Data for this task
--- START ---
`src/rtl/height_history_writer.sv`:
```
// height_history_writer
//   Accepts clamped height samples over valid/ready, holds the newest one and
//   shifts it into a 10-deep history on the next vblank rising edge, so the
//   display never changes mid-frame.
//   Optional build macro: HIST_DEDUP_EN -- a commit whose value equals the
//   current hist_0 is suppressed (no shift, count unchanged).
//
//   state   | meaning
//   --------+----------------------------------------------------------
//   IDLE    | no sample held; waiting for an accepted sample
//   PENDING | a sample is held; committed at the next vblank rise
module height_history_writer #(
  parameter int MAX_HEIGHT = 99
) (
  input  logic       clk,
  input  logic       reset_n,
  input  logic       sample_valid,
  input  logic [7:0] sample_height,
  output logic       sample_ready,
  input  logic       vblank,
  input  logic       clear,
  output logic [7:0] hist_0,
  output logic [7:0] hist_1,
  output logic [7:0] hist_2,
  output logic [7:0] hist_3,
  output logic [7:0] hist_4,
  output logic [7:0] hist_5,
  output logic [7:0] hist_6,
  output logic [7:0] hist_7,
  output logic [7:0] hist_8,
  output logic [7:0] hist_9,
  output logic [3:0] count,
  output logic       drop
);

  localparam int          HIST_DEPTH = 10;
  localparam logic [7:0]  MAX_H      = MAX_HEIGHT[7:0];
  localparam logic [3:0]  COUNT_MAX  = 4'd10;

  typedef enum logic [0:0] {IDLE = 1'b0, PENDING = 1'b1} state_t;

  state_t     state_q, state_d;
  logic       vblank_q;
  logic [7:0] pending_q;
  logic [7:0] hist_q [HIST_DEPTH];

  logic       accept;
  logic       vblank_rise;
  logic       commit;
  logic       shift_en;
  logic       drop_next;
  logic [7:0] clamped;

  // State register
  always_ff @(posedge clk) begin
    if (!reset_n) state_q <= IDLE;
    else          state_q <= state_d;
  end

  // Next-state logic; clear wins over everything else
  always_comb begin
    state_d = state_q;
    if (clear) begin
      state_d = IDLE;
    end else begin
      case (state_q)
        IDLE:    if (accept) state_d = PENDING;
        PENDING: if (vblank_rise && !accept) state_d = IDLE;
        default: state_d = IDLE;
      endcase
    end
  end

  // Output/control decode; ready depends only on clear since both states accept
  always_comb begin
    sample_ready = ~clear;
    accept       = sample_valid & ~clear;
    vblank_rise  = vblank & ~vblank_q;
    commit       = (state_q == PENDING) & vblank_rise & ~clear;
`ifdef HIST_DEDUP_EN
    shift_en     = commit & (pending_q != hist_q[0]);
`else
    shift_en     = commit;
`endif
    // A same-cycle commit consumes the old value, so that overwrite is not a drop
    drop_next    = accept & (state_q == PENDING) & ~vblank_rise;
    clamped      = (sample_height > MAX_H) ? MAX_H : sample_height;
  end

  // vblank edge detector and pending-sample register
  always_ff @(posedge clk) begin
    if (!reset_n) begin
      vblank_q  <= 1'b0;
      pending_q <= 8'd0;
    end else begin
      vblank_q <= vblank;
      if (clear)       pending_q <= 8'd0;
      else if (accept) pending_q <= clamped;
    end
  end

  // History shift register, saturating entry count and drop pulse
  always_ff @(posedge clk) begin
    if (!reset_n) begin
      for (int i = 0; i < HIST_DEPTH; i++) hist_q[i] <= 8'd0;
      count <= 4'd0;
      drop  <= 1'b0;
    end else begin
      drop <= drop_next;
      if (clear) begin
        for (int i = 0; i < HIST_DEPTH; i++) hist_q[i] <= 8'd0;
        count <= 4'd0;
      end else if (shift_en) begin
        for (int i = HIST_DEPTH - 1; i > 0; i--) hist_q[i] <= hist_q[i-1];
        hist_q[0] <= pending_q;
        if (count != COUNT_MAX) count <= count + 4'd1;
      end
    end
  end

  assign hist_0 = hist_q[0];
  assign hist_1 = hist_q[1];
  assign hist_2 = hist_q[2];
  assign hist_3 = hist_q[3];
  assign hist_4 = hist_q[4];
  assign hist_5 = hist_q[5];
  assign hist_6 = hist_q[6];
  assign hist_7 = hist_q[7];
  assign hist_8 = hist_q[8];
  assign hist_9 = hist_q[9];

endmodule

```
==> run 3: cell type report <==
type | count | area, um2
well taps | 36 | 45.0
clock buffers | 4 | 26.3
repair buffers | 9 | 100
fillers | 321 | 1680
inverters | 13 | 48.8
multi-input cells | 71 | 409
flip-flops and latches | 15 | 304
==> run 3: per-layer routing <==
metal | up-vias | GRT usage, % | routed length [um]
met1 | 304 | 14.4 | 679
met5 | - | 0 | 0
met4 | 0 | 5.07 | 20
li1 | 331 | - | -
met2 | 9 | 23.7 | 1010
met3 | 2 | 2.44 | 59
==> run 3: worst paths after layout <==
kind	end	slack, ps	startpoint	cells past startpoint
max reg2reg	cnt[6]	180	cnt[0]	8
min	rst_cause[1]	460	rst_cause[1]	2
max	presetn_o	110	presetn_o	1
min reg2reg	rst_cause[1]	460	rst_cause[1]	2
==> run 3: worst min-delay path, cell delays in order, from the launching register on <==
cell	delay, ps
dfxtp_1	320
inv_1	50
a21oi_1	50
## src/rtl/mvau_pkg.sv

```systemverilog
// Shared types and parameter sanity check for the MVAU input buffer controller.
package mvau_pkg;

  typedef enum logic {
    FILL   = 1'b0,
    REPLAY = 1'b1
  } mvau_ibc_state_t;

  function automatic bit mvau_ibc_params_ok(input int sf, input int nf, input int buf_addr);
    return (sf >= 1) && (nf >= 1) && (buf_addr >= 1) && (buf_addr < 31) &&
           ((1 << buf_addr) >= sf);
  endfunction

endpackage

```

## src/rtl/mvau_fold_cnt.sv

```systemverilog
// Wrap counter 0..LAST with enable and terminal-count flag; tc is combinational.
// Counts on the cycle en is high and wraps to 0 after LAST; holds otherwise.
module mvau_fold_cnt #(
  parameter int W    = 4,
  parameter int LAST = 3
) (
  input  logic         aclk,
  input  logic         areset,
  input  logic         en,
  output logic [W-1:0] cnt,
  output logic         tc
);

  localparam logic [W-1:0] LAST_V = W'(LAST);

  assign tc = (cnt == LAST_V);

  always_ff @(posedge aclk) begin
    if (areset) begin
      cnt <= '0;
    end else if (en) begin
      cnt <= tc ? '0 : cnt + 1'b1;
    end
  end

endmodule

```

## src/rtl/mvau_inp_buf_ctrl.sv

```systemverilog
// Writes each input vector through the buffer once, then replays it NF-1 times; strobes lag issue by 1 cycle.
// out_rdy=0 stalls everything; optional perf counters with MVAU_INP_BUF_CTRL_PERF_EN.
module mvau_inp_buf_ctrl
  import mvau_pkg::*;
#(
  parameter int SF       = 4,
  parameter int NF       = 3,
  parameter int BUF_ADDR = 4
) (
  input  logic                aclk,
  input  logic                areset,
  input  logic                in_v,
  output logic                in_rdy,
  input  logic                out_rdy,
  output logic                wr_en,
  output logic                rd_en,
  output logic [BUF_ADDR-1:0] addr,
  output logic                out_v,
  output logic                sf_first,
  output logic                sf_last,
  output logic                nf_last
`ifdef MVAU_INP_BUF_CTRL_PERF_EN
  ,
  output logic [31:0]         vec_cnt,
  output logic [31:0]         stall_cnt
`endif
);

  localparam int NF_W = $clog2(NF) + 1;
  localparam logic [NF_W-1:0] NF_LAST = NF_W'(NF - 1);

  generate
    if (!mvau_ibc_params_ok(SF, NF, BUF_ADDR)) begin : g_bad_params
      $error("mvau_inp_buf_ctrl: need SF>=1, NF>=1 and 2**BUF_ADDR>=SF");
    end
  endgenerate

  mvau_ibc_state_t     state;
  logic [BUF_ADDR-1:0] sf_cnt;
  logic [NF_W-1:0]     nf_cnt;
  logic                sf_tc;
  logic                nf_tc;
  logic                issue;

  always_comb begin
    in_rdy = 1'b0;
    wr_en  = 1'b0;
    rd_en  = 1'b0;
    addr   = sf_cnt;
    if (!areset) begin
      if (state == FILL) begin
        in_rdy = out_rdy;
        wr_en  = in_v & out_rdy;
      end else begin
        rd_en  = out_rdy;
      end
    end
  end

  assign issue = wr_en | rd_en;

  // nf_cnt advances once per finished pass, so the FILL pass moves it 0->1.
  mvau_fold_cnt #(.W(BUF_ADDR), .LAST(SF - 1)) u_sf_cnt (
    .aclk   (aclk),
    .areset (areset),
    .en     (issue),
    .cnt    (sf_cnt),
    .tc     (sf_tc)
  );

  mvau_fold_cnt #(.W(NF_W), .LAST(NF - 1)) u_nf_cnt (
    .aclk   (aclk),
    .areset (areset),
    .en     (issue & sf_tc),
    .cnt    (nf_cnt),
    .tc     (nf_tc)
  );

  always_ff @(posedge aclk) begin
    if (areset) begin
      state    <= FILL;
      out_v    <= 1'b0;
      sf_first <= 1'b0;
      sf_last  <= 1'b0;
      nf_last  <= 1'b0;
    end else begin
      out_v    <= issue;
      sf_first <= issue & (sf_cnt == '0);
      sf_last  <= issue & sf_tc;
      nf_last  <= issue & (nf_cnt == NF_LAST);
      if (issue && sf_tc) begin
        case (state)
          FILL:    if (NF > 1) state <= REPLAY;
          REPLAY:  if (nf_tc)  state <= FILL;
          default: state <= FILL;
        endcase
      end
    end
  end

`ifdef MVAU_INP_BUF_CTRL_PERF_EN
  always_ff @(posedge aclk) begin
    if (areset) begin
      vec_cnt   <= '0;
      stall_cnt <= '0;
    end else begin
      if (issue && sf_tc && nf_tc) vec_cnt <= vec_cnt + 32'd1;
      // An idle FILL (no input offered) is not a stall.
      if (!out_rdy && (state == REPLAY || in_v)) stall_cnt <= stall_cnt + 32'd1;
    end
  end
`endif

endmodule

```
## config.mk

```make
export PLATFORM = sky130hd
export DESIGN_NAME = digit_entry_ctrl_flat
export DESIGN_NICKNAME = d
export VERILOG_FILES = /design/src/rtl/digit_entry_ctrl_if.sv /design/src/rtl/digit_entry_ctrl.sv /design/src/flat_wrapper.sv
export SDC_FILE = /design/constraint.sdc
export NUM_CORES = 1
export LEC_CHECK = 0
export CAP_MARGIN = 20
export CORE_ASPECT_RATIO = 1.75
export CORE_MARGIN = 2
export CORE_UTILIZATION = 44
export CTS_BUF_LIST = sky130_fd_sc_hd__clkbuf_8
export DETAILED_ROUTE_END_ITERATION = 8
export HOLD_SLACK_MARGIN = 0.02
export PLACE_DENSITY = 0.78
export SYNTH_ARGS = -nofsm -noshare
export SYNTH_HDL_FRONTEND = slang
export SYNTH_SLANG_ARGS = --single-unit
```

## constraint.sdc

```tcl
create_clock -name clk -period 1.4 [get_ports clk]
set_clock_uncertainty 0.1 [all_clocks]
set_input_delay 0.21 -clock clk [delete_from_list [all_inputs] [get_ports clk]]
set_output_delay 0.21 -clock clk [all_outputs]
set_load 0.05 [all_outputs]
```
File: config.mk
export PLATFORM = sky130hd
export DESIGN_NAME = bank_cmd_scheduler
export DESIGN_NICKNAME = d
export VERILOG_FILES = /design/src/rtl/bank_cmd_scheduler.sv
export SDC_FILE = /design/constraint.sdc
export NUM_CORES = 1
export LEC_CHECK = 0
export ABC_AREA = 1
export CAP_MARGIN = 20
export CORE_MARGIN = 2
export CORE_UTILIZATION = 25
export DETAILED_ROUTE_END_ITERATION = 6
export PLACE_DENSITY_LB_ADDON = 0.15
export SLEW_MARGIN = 10
export SYNTH_ARGS = -nofsm -noshare
export SYNTH_HDL_FRONTEND = slang
export SYNTH_SLANG_ARGS = --single-unit
File: constraint.sdc
create_clock -name clk_in -period 5.8 [get_ports clk_in]
set_input_delay 1.74 -clock clk_in [delete_from_list [all_inputs] [get_ports clk_in]]
set_output_delay 1.74 -clock clk_in [all_outputs]
set_load 0.01 [all_outputs]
--- END ---
Your answer should consist of all lines above that include the string "typedef".

  typedef enum logic [0:0] {IDLE = 1'b0, PENDING = 1'b1} state_t;
  typedef enum logic {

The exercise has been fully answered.